I hate having student insurance. I hate the FIT health clinic. I despise it with a fiery passion. I hate that I have to go to the health services to get a referral before seeking professional medical advice/help (because they don’t actually give you much of it). I hate waiting over an hour to be seen by a nurse who usually doesn’t know JACK SHIT. It’s probably this, it’s probably that, hmm I don’t know, it’s probably nothing.
Every time I go in there, I come out anywhere from semi to fully frustrated or enraged (mostly enraged). I go in with chest pains, they tell me to take Advil. I go in with stomach pains, they tell me to take Pepto. The stomach pains continued over the span of a month, and I went back every week, feeling worse. Each time, they didn’t have ANYTHING helpful to tell me, until I finally snapped and demanded that they write me a referral to see a REAL doctor. Every time I go in, it’s someone different. Every time I go in, I have to answer the same stupid questions and explain myself over and over and over and over. Can’t you just look at my fucking chart? Isn’t that what you’re supposed to do? It’s a thick ass chart; god knows I’ve been there enough times. The damn clinic. It’s so impersonal. It’s so useless.

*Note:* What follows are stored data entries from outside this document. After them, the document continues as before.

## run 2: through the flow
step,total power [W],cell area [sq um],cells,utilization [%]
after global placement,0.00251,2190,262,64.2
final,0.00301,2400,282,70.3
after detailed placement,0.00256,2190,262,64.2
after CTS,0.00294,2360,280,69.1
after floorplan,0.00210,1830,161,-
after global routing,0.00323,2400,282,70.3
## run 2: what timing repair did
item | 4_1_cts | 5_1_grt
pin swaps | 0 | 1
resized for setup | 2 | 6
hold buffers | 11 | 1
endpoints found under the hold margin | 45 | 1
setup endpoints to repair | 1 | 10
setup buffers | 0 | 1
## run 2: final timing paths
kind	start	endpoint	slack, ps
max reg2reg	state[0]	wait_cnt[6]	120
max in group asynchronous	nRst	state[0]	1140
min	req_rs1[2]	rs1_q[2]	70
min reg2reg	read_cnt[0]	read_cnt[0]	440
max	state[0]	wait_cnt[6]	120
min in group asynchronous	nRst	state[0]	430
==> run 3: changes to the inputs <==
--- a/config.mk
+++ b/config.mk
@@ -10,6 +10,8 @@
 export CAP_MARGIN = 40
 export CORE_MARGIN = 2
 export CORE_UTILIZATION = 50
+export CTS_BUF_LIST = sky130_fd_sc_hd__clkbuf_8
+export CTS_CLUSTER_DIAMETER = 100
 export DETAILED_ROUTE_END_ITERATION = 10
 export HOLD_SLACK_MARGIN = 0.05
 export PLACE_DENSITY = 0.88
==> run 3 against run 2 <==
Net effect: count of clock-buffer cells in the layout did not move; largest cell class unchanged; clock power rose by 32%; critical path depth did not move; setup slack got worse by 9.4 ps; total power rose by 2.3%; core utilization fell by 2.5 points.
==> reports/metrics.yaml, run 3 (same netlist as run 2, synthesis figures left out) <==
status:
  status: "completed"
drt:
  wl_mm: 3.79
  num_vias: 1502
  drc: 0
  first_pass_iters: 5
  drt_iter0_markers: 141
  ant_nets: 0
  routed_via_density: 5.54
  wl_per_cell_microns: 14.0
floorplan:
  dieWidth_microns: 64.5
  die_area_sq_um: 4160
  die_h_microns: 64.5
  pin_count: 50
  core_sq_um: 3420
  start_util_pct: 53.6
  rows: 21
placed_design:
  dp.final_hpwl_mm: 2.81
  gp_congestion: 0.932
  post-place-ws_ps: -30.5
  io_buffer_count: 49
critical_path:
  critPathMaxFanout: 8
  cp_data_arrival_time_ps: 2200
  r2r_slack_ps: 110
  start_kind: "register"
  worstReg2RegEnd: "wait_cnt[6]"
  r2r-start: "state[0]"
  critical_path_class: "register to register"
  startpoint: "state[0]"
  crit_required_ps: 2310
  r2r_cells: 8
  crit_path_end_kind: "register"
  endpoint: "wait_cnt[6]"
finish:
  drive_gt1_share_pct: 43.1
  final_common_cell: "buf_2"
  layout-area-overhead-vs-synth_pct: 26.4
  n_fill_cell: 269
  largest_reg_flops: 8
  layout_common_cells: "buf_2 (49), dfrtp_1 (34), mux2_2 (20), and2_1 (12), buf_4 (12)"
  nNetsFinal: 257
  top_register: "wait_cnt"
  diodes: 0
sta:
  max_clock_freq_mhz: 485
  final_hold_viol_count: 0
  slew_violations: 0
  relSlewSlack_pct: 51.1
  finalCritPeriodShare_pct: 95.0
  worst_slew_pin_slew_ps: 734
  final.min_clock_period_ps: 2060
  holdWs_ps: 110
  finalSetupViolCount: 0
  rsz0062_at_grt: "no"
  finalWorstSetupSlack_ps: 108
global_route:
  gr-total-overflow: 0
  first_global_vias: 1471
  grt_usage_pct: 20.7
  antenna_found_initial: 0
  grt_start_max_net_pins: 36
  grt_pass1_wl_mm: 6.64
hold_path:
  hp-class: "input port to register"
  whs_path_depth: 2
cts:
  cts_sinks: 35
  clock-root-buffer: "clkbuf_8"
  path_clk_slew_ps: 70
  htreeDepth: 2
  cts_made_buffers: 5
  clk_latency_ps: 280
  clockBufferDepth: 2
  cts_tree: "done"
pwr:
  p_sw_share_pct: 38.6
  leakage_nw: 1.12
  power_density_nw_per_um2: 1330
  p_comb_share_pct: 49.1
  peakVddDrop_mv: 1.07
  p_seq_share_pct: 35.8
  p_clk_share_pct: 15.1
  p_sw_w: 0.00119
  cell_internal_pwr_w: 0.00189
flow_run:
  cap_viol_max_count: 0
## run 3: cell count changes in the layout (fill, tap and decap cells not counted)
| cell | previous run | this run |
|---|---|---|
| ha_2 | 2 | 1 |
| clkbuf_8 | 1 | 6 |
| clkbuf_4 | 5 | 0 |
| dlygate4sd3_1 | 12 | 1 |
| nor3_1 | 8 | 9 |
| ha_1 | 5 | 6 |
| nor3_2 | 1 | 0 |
### src/rtl/l2_cache_tag_array_clr.sv
// l2_cache_tag_array_clr: single-port L2 tag array with registered request,
// post-reset clear sweep and optional per-group write mask.
// Optional feature macro: L2_TAG_WMASK_EN (adds wmask0 and per-group writes).
module l2_cache_tag_array_clr #(
  parameter int                    DATA_WIDTH  = 24,
  parameter int                    ADDR_WIDTH  = 4,
  parameter int                    RAM_DEPTH   = 1 << ADDR_WIDTH,
  parameter int                    MASK_WIDTH  = 3,
  parameter logic [DATA_WIDTH-1:0] CLEAR_VALUE = '0
) (
  input  logic                  clk0,
  input  logic                  rst_n,
  input  logic                  csb0,
  input  logic                  web0,
`ifdef L2_TAG_WMASK_EN
  input  logic [MASK_WIDTH-1:0] wmask0,
`endif
  input  logic [ADDR_WIDTH-1:0] addr0,
  input  logic [DATA_WIDTH-1:0] din0,
  output logic [DATA_WIDTH-1:0] dout0,
  output logic                  ready0
);

  // Group slicing only makes sense when the word splits evenly.
  if (DATA_WIDTH % MASK_WIDTH != 0) begin : g_bad_mask
    $error("DATA_WIDTH must be divisible by MASK_WIDTH");
  end

  typedef enum logic {CLEAR, READY} state_e;

  localparam logic [ADDR_WIDTH-1:0] LAST = ADDR_WIDTH'(RAM_DEPTH - 1);

  state_e                state_q, state_d;
  logic [ADDR_WIDTH-1:0] ptr_q, ptr_d;
  logic                  web0_reg_q, web0_reg_d;
  logic [ADDR_WIDTH-1:0] addr0_reg_q, addr0_reg_d;
  logic [DATA_WIDTH-1:0] din0_reg_q, din0_reg_d;
`ifdef L2_TAG_WMASK_EN
  logic [MASK_WIDTH-1:0] wmask0_reg_q, wmask0_reg_d;
`endif

  logic [DATA_WIDTH-1:0] mem_q [RAM_DEPTH];
  logic                  mem_we;
  logic [ADDR_WIDTH-1:0] mem_waddr;
  logic [DATA_WIDTH-1:0] mem_wdata;
  logic [DATA_WIDTH-1:0] wr_word;

`ifdef L2_TAG_WMASK_EN
  localparam int GW = DATA_WIDTH / MASK_WIDTH;
  // Merge enabled groups of the captured data over the current entry contents.
  for (genvar g = 0; g < MASK_WIDTH; g++) begin : g_merge
    assign wr_word[g*GW +: GW] = wmask0_reg_q[g] ? din0_reg_q[g*GW +: GW]
                                                 : mem_q[addr0_reg_q][g*GW +: GW];
  end
`else
  assign wr_word = din0_reg_q;
`endif

  // Next-state: clear sweep, request capture and the single memory write port.
  always_comb begin
    state_d     = state_q;
    ptr_d       = ptr_q;
    web0_reg_d  = web0_reg_q;
    addr0_reg_d = addr0_reg_q;
    din0_reg_d  = din0_reg_q;
`ifdef L2_TAG_WMASK_EN
    wmask0_reg_d = wmask0_reg_q;
`endif
    mem_we      = 1'b0;
    mem_waddr   = addr0_reg_q;
    mem_wdata   = wr_word;
    case (state_q)
      CLEAR: begin
        // Requests are ignored while sweeping; web0_reg stays high from reset.
        mem_we    = 1'b1;
        mem_waddr = ptr_q;
        mem_wdata = CLEAR_VALUE;
        ptr_d     = ptr_q + 1'b1;
        if (ptr_q == LAST) state_d = READY;
      end
      READY: begin
        // Commit the write captured on the previous edge.
        mem_we = !web0_reg_q;
        if (!csb0) begin
          web0_reg_d  = web0;
          addr0_reg_d = addr0;
          din0_reg_d  = din0;
`ifdef L2_TAG_WMASK_EN
          wmask0_reg_d = wmask0;
`endif
        end else begin
          // Deselect must never replay the last write.
          web0_reg_d = 1'b1;
        end
      end
      default: state_d = CLEAR;
    endcase
    // Reset edge drops any pending write.
    if (!rst_n) mem_we = 1'b0;
  end

  // Control and request registers with synchronous active-low reset.
  always_ff @(posedge clk0) begin
    if (!rst_n) begin
      state_q     <= CLEAR;
      ptr_q       <= '0;
      web0_reg_q  <= 1'b1;
      addr0_reg_q <= '0;
      din0_reg_q  <= '0;
`ifdef L2_TAG_WMASK_EN
      wmask0_reg_q <= '1;
`endif
    end else begin
      state_q     <= state_d;
      ptr_q       <= ptr_d;
      web0_reg_q  <= web0_reg_d;
      addr0_reg_q <= addr0_reg_d;
      din0_reg_q  <= din0_reg_d;
`ifdef L2_TAG_WMASK_EN
      wmask0_reg_q <= wmask0_reg_d;
`endif
    end
  end

  // Storage array; contents are defined by the clear sweep, not by reset.
  always_ff @(posedge clk0) begin
    if (mem_we) mem_q[mem_waddr] <= mem_wdata;
  end

  assign ready0 = (state_q == READY);
  assign dout0  = ready0 ? mem_q[addr0_reg_q] : '0;

endmodule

Other times, they try to prescribe me something without even being sure of what I have. When I had chest pains, this lady just poked around my chest and said it’s probably a muscle thing, and tried to prescribe me some kind of muscle relaxer. I told her, no, it’s not a muscle thing. It’s internal. It feels deeper than the muscle. Well… is it hurting right now? Umm, no. Well… you should come back when it’s actually hurting. Ummmm, NO, because the clinic hours and the waiting time are absurd and it usually hurts at nighttime. Well… you should call an ambulance if it hurts that badly. NO, lady, I don’t want to wait until I’m in that much pain to figure out why I’ve been in pain all this time. What the fucking fuck?
Oh, and they always try to get me on the pill. They talk like they care about whether or not I get knocked up, but really they just want my money. It’s really cheap, they say, trying to sell me on it. NO, and I said NO more than a few times, saying that I’m a big smoker and that’s not the best idea. They say there’s no proof of smoking + taking the pill being harmful to women under the age of 35. So fucking what? If it’s harmful for women ages 35 and up to smoke and take the pill at the same time, there’s a good chance that it’s harmful for teens, even if there aren’t any studies to actually prove it. Shouldn’t you know this better than I? Shouldn’t my health be your top priority, nurse practitioner, not your profit margins? QUIT. FUCKING. PESTERING. ME.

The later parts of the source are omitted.